:: EXERCISE DIRECTIONS ::
What do the lines say, reproduced word for word, from the first of the entries below through the line bearing "-- per-layer routing"?
:: MATERIAL TO PROCESS ::
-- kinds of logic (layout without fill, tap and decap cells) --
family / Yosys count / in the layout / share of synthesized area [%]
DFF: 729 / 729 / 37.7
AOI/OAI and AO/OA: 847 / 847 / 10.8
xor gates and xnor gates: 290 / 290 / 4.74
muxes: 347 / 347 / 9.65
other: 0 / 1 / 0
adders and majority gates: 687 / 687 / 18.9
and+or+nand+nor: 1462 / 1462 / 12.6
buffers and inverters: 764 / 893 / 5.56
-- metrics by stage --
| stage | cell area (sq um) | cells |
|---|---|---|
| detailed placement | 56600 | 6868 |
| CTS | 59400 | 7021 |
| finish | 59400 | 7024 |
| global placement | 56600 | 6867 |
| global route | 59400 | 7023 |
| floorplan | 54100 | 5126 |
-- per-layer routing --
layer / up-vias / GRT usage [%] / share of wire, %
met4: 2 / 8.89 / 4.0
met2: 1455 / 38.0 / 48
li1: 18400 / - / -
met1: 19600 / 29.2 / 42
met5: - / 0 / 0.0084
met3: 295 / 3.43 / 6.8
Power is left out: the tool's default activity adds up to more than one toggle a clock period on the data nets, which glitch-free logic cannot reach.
File: src/sv/ctb_front.sv
// ----------------------------------------------------------------------------
// ctb_front
// Entry stage: orbital swap and negation, cutoff square test, pair match.
// ----------------------------------------------------------------------------
module ctb_front (
  input  logic              clk,
  input  logic              rst,
  input  logic              adv,
  input  logic              accept,
  input  ctb_pkg::cfg_t     cfg,
  input  ctb_pkg::in_item_t item,
  output ctb_pkg::front_t   stage
);

  logic [3:0]                 orow;
  logic [3:0]                 ocol;
  logic signed [24:0]         dx;
  logic signed [24:0]         dy;
  logic signed [24:0]         r;
  logic signed [24:0]         sum_x;
  logic signed [24:0]         sum_y;
  logic                       outside;
  logic [3:0]                 nr;
  logic [3:0]                 nc;
  logic                       rhit;
  logic                       chit;
  logic [ctb_pkg::SLOT_W-1:0] ri;
  logic [ctb_pkg::SLOT_W-1:0] ci;
  ctb_pkg::front_t            stage_next;

  function automatic logic [3:0] eff_count(input logic [3:0] n);
    logic [3:0] m;
    m = (n > 4'(ctb_pkg::MATCH_SLOTS)) ? 4'(ctb_pkg::MATCH_SLOTS) : n;
    return m;
  endfunction

  always_comb begin
    // downward hop: swap orbitals, flip displacement
    if (item.disp_z_negative) begin
      orow = item.col_orb;
      ocol = item.row_orb;
      dx   = -25'(item.disp_x);
      dy   = -25'(item.disp_y);
    end else begin
      orow = item.row_orb;
      ocol = item.col_orb;
      dx   = 25'(item.disp_x);
      dy   = 25'(item.disp_y);
    end
    r       = $signed({3'b000, cfg.cutoff});
    outside = (dx > r) || (dx < -r) || (dy > r) || (dy < -r);
    sum_x   = dx + r;
    sum_y   = dy + r;

    nr   = eff_count(cfg.counts[3:0]);
    nc   = eff_count({1'b0, cfg.counts[6:4]});
    rhit = 1'b0;
    chit = 1'b0;
    ri   = '0;
    ci   = '0;
    // descending scan leaves the lowest matching slot
    for (int i = ctb_pkg::MATCH_SLOTS - 1; i >= 0; i--) begin
      if (4'(i) < nr && cfg.row_list[4*i +: 4] == orow) begin
        rhit = 1'b1;
        ri   = ctb_pkg::SLOT_W'(i);
      end
      if (4'(i) < nc && cfg.col_list[4*i +: 4] == ocol) begin
        chit = 1'b1;
        ci   = ctb_pkg::SLOT_W'(i);
      end
    end

    stage_next.vld   = accept;
    stage_next.query = item.mode;
    if (outside) begin
      stage_next.status = ctb_pkg::STAT_OUTSIDE;
    end else if (!(rhit && chit)) begin
      stage_next.status = ctb_pkg::STAT_NOPAIR;
    end else begin
      stage_next.status = ctb_pkg::STAT_OK;
    end
    stage_next.row_slot = item.mode ? ri : ctb_pkg::SLOT_W'(item.table_row_slot);
    stage_next.col_slot = item.mode ? ci : ctb_pkg::SLOT_W'(item.table_col_slot);
    stage_next.off_x    = sum_x[ctb_pkg::OFF_W-1:0];
    stage_next.off_y    = sum_y[ctb_pkg::OFF_W-1:0];
    stage_next.gx       = ctb_pkg::GRID_W'(item.grid_x);
    stage_next.gy       = ctb_pkg::GRID_W'(item.grid_y);
    stage_next.sample   = item.sample_value;
  end

  always_ff @(posedge clk) begin
    if (rst) begin
      stage <= '0;
    end else if (adv) begin
      stage <= stage_next;
    end
  end

endmodule

File: config.mk
export PLATFORM = sky130hd
export DESIGN_NAME = ctb_front
export DESIGN_NICKNAME = d
export VERILOG_FILES = /design/src/sv/ctb_pkg.sv /design/src/sv/ctb_front.sv
export SDC_FILE = /design/constraint.sdc
export NUM_CORES = 1
export LEC_CHECK = 0
export ABC_AREA = 1
export BUFFER_PORTS_ARGS = -buffer_cell sky130_fd_sc_hd__buf_2
export CORE_UTILIZATION = 53
export CTS_CLUSTER_SIZE = 12
export DETAILED_ROUTE_END_ITERATION = 10
export PLACE_DENSITY = 0.85
export SETUP_SLACK_MARGIN = 0.3
export SYNTH_ARGS = -nofsm -noshare
export SYNTH_HDL_FRONTEND = slang
export SYNTH_SLANG_ARGS = --single-unit
File: constraint.sdc
create_clock -name clk -period 4.28 [get_ports clk]
set_input_delay 0.428 -clock clk [delete_from_list [all_inputs] [get_ports clk]]
set_output_delay 0.428 -clock clk [all_outputs]
set_load 0.01 [all_outputs]
`src/hw/rtl/tmp_pkg.sv`:
```
// shared types and constants of the trapezoid motion profiler
// no dependencies; used by the channel interfaces and the top level
package tmp_pkg;

  localparam int unsigned POS_W    = 32;
  localparam int unsigned SPEED_W  = 32;
  localparam int unsigned LIMIT_W  = 31;
  localparam int unsigned ACCEL_W  = 16;
  localparam int unsigned TOL_W    = 16;
  localparam int unsigned CFG_IDX_W  = 2;
  localparam int unsigned CFG_DATA_W = 31;

  // register reset values
  localparam logic [ACCEL_W-1:0] ACCEL_STEP_RST     = 16'd655;
  localparam logic [LIMIT_W-1:0] GLOBAL_MAX_RST     = 31'd65536;
  localparam logic [TOL_W-1:0]   ARRIVE_TOL_RST     = 16'd655;
  localparam logic [TOL_W-1:0]   STOP_DIST_TOL_RST  = 16'd6554;

  typedef enum logic [1:0] {
    REQ_MOVE    = 2'd0,
    REQ_DECEL   = 2'd1,
    REQ_STOP    = 2'd2,
    REQ_SET_POS = 2'd3
  } req_type_e;

  typedef enum logic [CFG_IDX_W-1:0] {
    CFG_ACCEL_STEP    = 2'd0,
    CFG_GLOBAL_MAX    = 2'd1,
    CFG_ARRIVE_TOL    = 2'd2,
    CFG_STOP_DIST_TOL = 2'd3
  } cfg_idx_e;

endpackage

```
`src/hw/rtl/tmp_if.sv`:
```
// request and result channels of the trapezoid motion profiler
// depends on tmp_pkg for field widths and the request type
interface tmp_req_if;
  logic                             valid;
  logic                             ready;
  tmp_pkg::req_type_e               req_type;
  logic signed [tmp_pkg::POS_W-1:0] target_pos;
  logic [tmp_pkg::LIMIT_W-1:0]      speed_limit;

  modport source (output valid, output req_type, output target_pos,
                  output speed_limit, input ready);
  modport sink   (input valid, input req_type, input target_pos,
                  input speed_limit, output ready);
endinterface

interface tmp_res_if;
  logic                               valid;
  logic                               ready;
  logic signed [tmp_pkg::POS_W-1:0]   pos_out;
  logic signed [tmp_pkg::SPEED_W-1:0] speed_out;
  logic                               done_res;

  modport source (output valid, output pos_out, output speed_out,
                  output done_res, input ready);
  modport sink   (input valid, input pos_out, input speed_out,
                  input done_res, output ready);
endinterface

```
`src/hw/rtl/trapezoid_motion_profiler.sv`:
```
// trapezoid motion profiler top level: one motion request per tick
// depends on tmp_pkg and the channel interfaces in tmp_if.sv
//
//   channel | dir | payload                                | handshake
//   --------+-----+----------------------------------------+--------------
//   req_i   | in  | req_type, target_pos, speed_limit      | valid / ready
//   res_o   | out | pos_out, speed_out, done_res           | valid / ready
//   cfg     | in  | cfg_we_i, cfg_idx_i, cfg_wdata_i       | write enable
//
// one request per cycle sustained while results are taken; a request passes
// the request register, then the result register. the rate is set by the
// state loop: position and speed feed the squaring and distance multipliers,
// the compares and the saturating adds, and update in the same cycle as the result.
// reset loads the register defaults and zeroes position and speed; no
// clearing pass. a stalled result holds; the request stage still takes one
// more request, then ready drops until the result is taken.
module trapezoid_motion_profiler (
  input  logic                              clk_i,
  input  logic                              rst_ni,
  input  logic                              cfg_we_i,
  input  logic [tmp_pkg::CFG_IDX_W-1:0]     cfg_idx_i,
  input  logic [tmp_pkg::CFG_DATA_W-1:0]    cfg_wdata_i,
  tmp_req_if.sink                           req_i,
  tmp_res_if.source                         res_o
);
  import tmp_pkg::*;

  // saturate a 34 bit signed sum to the signed 32 bit range
  function automatic logic signed [31:0] sat32(input logic signed [33:0] x);
    logic signed [31:0] r;
    if (x[33:31] == 3'b000 || x[33:31] == 3'b111) begin
      r = x[31:0];
    end else if (x[33]) begin
      r = 32'sh8000_0000;
    end else begin
      r = 32'sh7fff_ffff;
    end
    return r;
  endfunction

  // configuration registers
  logic [ACCEL_W-1:0] accel_q;
  logic [LIMIT_W-1:0] gmax_q;
  logic [TOL_W-1:0]   arr_tol_q;
  logic [TOL_W-1:0]   stop_tol_q;

  always_ff @(posedge clk_i or negedge rst_ni) begin
    if (!rst_ni) begin
      accel_q    <= ACCEL_STEP_RST;
      gmax_q     <= GLOBAL_MAX_RST;
      arr_tol_q  <= ARRIVE_TOL_RST;
      stop_tol_q <= STOP_DIST_TOL_RST;
    end else if (cfg_we_i) begin
      case (cfg_idx_e'(cfg_idx_i))
        CFG_ACCEL_STEP:    accel_q    <= cfg_wdata_i[ACCEL_W-1:0];
        CFG_GLOBAL_MAX:    gmax_q     <= cfg_wdata_i[LIMIT_W-1:0];
        CFG_ARRIVE_TOL:    arr_tol_q  <= cfg_wdata_i[TOL_W-1:0];
        CFG_STOP_DIST_TOL: stop_tol_q <= cfg_wdata_i[TOL_W-1:0];
        default: ;
      endcase
    end
  end

  // request stage
  logic                      in_vld_q;
  req_type_e                 in_type_q;
  logic signed [POS_W-1:0]   in_target_q;
  logic [LIMIT_W-1:0]        in_limit_q;

  // result stage
  logic                      out_vld_q;
  logic signed [POS_W-1:0]   out_pos_q;
  logic signed [SPEED_W-1:0] out_speed_q;
  logic                      out_done_q;

  // carriage state
  logic signed [POS_W-1:0]   pos_q, pos_d;
  logic signed [SPEED_W-1:0] speed_q, speed_d;
  logic                      done_d;

  // request moves into the result stage when that stage is free or drains
  logic step;
  assign step        = in_vld_q && (!out_vld_q || res_o.ready);
  assign req_i.ready = !in_vld_q || step;

  always_ff @(posedge clk_i or negedge rst_ni) begin
    if (!rst_ni) begin
      in_vld_q <= 1'b0;
    end else if (req_i.ready) begin
      in_vld_q <= req_i.valid;
    end
  end

  always_ff @(posedge clk_i) begin
    if (req_i.valid && req_i.ready) begin
      in_type_q   <= req_i.req_type;
      in_target_q <= req_i.target_pos;
      in_limit_q  <= req_i.speed_limit;
    end
  end

  // ---------------------------------------------------------------------
  // single pass update
  // ---------------------------------------------------------------------
  logic signed [32:0] diff;
  logic [32:0]        togo;
  logic               dir_pos;
  logic [31:0]        vmag;
  logic [63:0]        vsq;
  logic [16:0]        two_a;
  logic [49:0]        two_a_togo;
  logic [32:0]        two_a_stop;
  logic               arrive, brake, below_max, v_pos, decel_stop;
  logic signed [17:0] a_s, move_acc, decel_acc, acc_sel, acc_half;
  logic signed [33:0] pos_sum, spd_sum, lim_s;
  logic signed [31:0] pos_upd, spd_clamp;

  // remaining distance, exact in 33 bits; zero counts as negative
  assign diff    = {in_target_q[31], in_target_q} - {pos_q[31], pos_q};
  assign togo    = diff[32] ? 33'(-diff) : 33'(diff);
  assign dir_pos = !diff[32] && (diff != 33'sd0);

  assign vmag  = speed_q[31] ? 32'(-speed_q) : 32'(speed_q);
  assign v_pos = !speed_q[31] && (speed_q != 32'sd0);

  // stopping distance tests as v^2 against 2a*x
  assign vsq        = {32'd0, vmag} * {32'd0, vmag};
  assign two_a      = {accel_q, 1'b0};
  assign two_a_togo = {33'd0, two_a} * {17'd0, togo};
  assign two_a_stop = {16'd0, two_a} * {17'd0, stop_tol_q};

  assign arrive     = (togo <= {17'd0, arr_tol_q}) && (vsq < {31'd0, two_a_stop});
  assign brake      = vsq >= {14'd0, two_a_togo};
  assign below_max  = vmag < {1'b0, gmax_q};
  assign decel_stop = vmag < {16'd0, accel_q};

  assign a_s = $signed({2'b00, accel_q});

  always_comb begin
    if (brake) begin
      move_acc = dir_pos ? -a_s : a_s;
    end else if (below_max) begin
      move_acc = dir_pos ? a_s : -a_s;
    end else begin
      move_acc = 18'sd0;
    end
  end

  assign decel_acc = v_pos ? -a_s : a_s;
  assign acc_sel   = (in_type_q == REQ_DECEL) ? decel_acc : move_acc;
  // arithmetic shift gives floor of acc/2
  assign acc_half  = acc_sel >>> 1;

  assign pos_sum = {{2{pos_q[31]}}, pos_q} + {{2{speed_q[31]}}, speed_q}
                 + {{16{acc_half[17]}}, acc_half};
  assign spd_sum = {{2{speed_q[31]}}, speed_q} + {{16{acc_sel[17]}}, acc_sel};
  assign pos_upd = sat32(pos_sum);

  // clamp the move speed to the request's limit
  assign lim_s = $signed({3'b000, in_limit_q});
  always_comb begin
    if (spd_sum > lim_s) begin
      spd_clamp = lim_s[31:0];
    end else if (spd_sum < -lim_s) begin
      spd_clamp = 32'(-lim_s);
    end else begin
      spd_clamp = spd_sum[31:0];
    end
  end

  always_comb begin
    pos_d   = pos_q;
    speed_d = speed_q;
    done_d  = 1'b0;
    case (in_type_q)
      REQ_MOVE: begin
        if (arrive) begin
          speed_d = 32'sd0;
          done_d  = 1'b1;
        end else begin
          pos_d   = pos_upd;
          speed_d = spd_clamp;
        end
      end
      REQ_DECEL: begin
        if (decel_stop) begin
          speed_d = 32'sd0;
          done_d  = 1'b1;
        end else begin
          pos_d   = pos_upd;
          speed_d = sat32(spd_sum);
        end
      end
      REQ_STOP: begin
        speed_d = 32'sd0;
        done_d  = 1'b1;
      end
      REQ_SET_POS: begin
        pos_d = in_target_q;
      end
      default: ;
    endcase
  end

  always_ff @(posedge clk_i or negedge rst_ni) begin
    if (!rst_ni) begin
      pos_q     <= '0;
      speed_q   <= '0;
      out_vld_q <= 1'b0;
    end else begin
      if (step) begin
        pos_q   <= pos_d;
        speed_q <= speed_d;
      end
      if (step) begin
        out_vld_q <= 1'b1;
      end else if (res_o.ready) begin
        out_vld_q <= 1'b0;
      end
    end
  end

  always_ff @(posedge clk_i) begin
    if (step) begin
      out_pos_q   <= pos_d;
      out_speed_q <= speed_d;
      out_done_q  <= done_d;
    end
  end

  assign res_o.valid     = out_vld_q;
  assign res_o.pos_out   = out_pos_q;
  assign res_o.speed_out = out_speed_q;
  assign res_o.done_res  = out_done_q;

endmodule
```
`src/flat_wrapper.sv`:
```
// flat-port wrapper written by rule: the top's interface ports become plain ports
module trapezoid_motion_profiler_flat import tmp_pkg::*;
  (clk_i, rst_ni, cfg_we_i, cfg_idx_i, cfg_wdata_i, req_i_valid, req_i_req_type, req_i_target_pos, req_i_speed_limit, req_i_ready, res_o_valid, res_o_pos_out, res_o_speed_out, res_o_done_res, res_o_ready);
  tmp_req_if req_i_i ();
  tmp_res_if res_o_i ();
  input  logic clk_i;
  input  logic rst_ni;
  input  logic cfg_we_i;
  input  logic [tmp_pkg::CFG_IDX_W-1:0] cfg_idx_i;
  input  logic [tmp_pkg::CFG_DATA_W-1:0] cfg_wdata_i;
  input wire logic [$bits(req_i_i.valid)-1:0] req_i_valid;
  input wire logic [$bits(req_i_i.req_type)-1:0] req_i_req_type;
  input wire logic [$bits(req_i_i.target_pos)-1:0] req_i_target_pos;
  input wire logic [$bits(req_i_i.speed_limit)-1:0] req_i_speed_limit;
  output wire logic [$bits(req_i_i.ready)-1:0] req_i_ready;
  output wire logic [$bits(res_o_i.valid)-1:0] res_o_valid;
  output wire logic [$bits(res_o_i.pos_out)-1:0] res_o_pos_out;
  output wire logic [$bits(res_o_i.speed_out)-1:0] res_o_speed_out;
  output wire logic [$bits(res_o_i.done_res)-1:0] res_o_done_res;
  input wire logic [$bits(res_o_i.ready)-1:0] res_o_ready;
  assign req_i_i.valid = req_i_valid;
  assign req_i_i.req_type = req_i_req_type;
  assign req_i_i.target_pos = req_i_target_pos;
  assign req_i_i.speed_limit = req_i_speed_limit;
  assign req_i_ready = req_i_i.ready;
  assign res_o_valid = res_o_i.valid;
  assign res_o_pos_out = res_o_i.pos_out;
  assign res_o_speed_out = res_o_i.speed_out;
  assign res_o_done_res = res_o_i.done_res;
  assign res_o_i.ready = res_o_ready;
  trapezoid_motion_profiler u_core (.clk_i(clk_i), .rst_ni(rst_ni), .cfg_we_i(cfg_we_i), .cfg_idx_i(cfg_idx_i), .cfg_wdata_i(cfg_wdata_i), .req_i(req_i_i), .res_o(res_o_i));
endmodule
```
:::
:: ANSWER TO THIS PROBLEM ::
-- kinds of logic (layout without fill, tap and decap cells) --
family / Yosys count / in the layout / share of synthesized area [%]
DFF: 729 / 729 / 37.7
AOI/OAI and AO/OA: 847 / 847 / 10.8
xor gates and xnor gates: 290 / 290 / 4.74
muxes: 347 / 347 / 9.65
other: 0 / 1 / 0
adders and majority gates: 687 / 687 / 18.9
and+or+nand+nor: 1462 / 1462 / 12.6
buffers and inverters: 764 / 893 / 5.56
-- metrics by stage --
| stage | cell area (sq um) | cells |
|---|---|---|
| detailed placement | 56600 | 6868 |
| CTS | 59400 | 7021 |
| finish | 59400 | 7024 |
| global placement | 56600 | 6867 |
| global route | 59400 | 7023 |
| floorplan | 54100 | 5126 |
-- per-layer routing --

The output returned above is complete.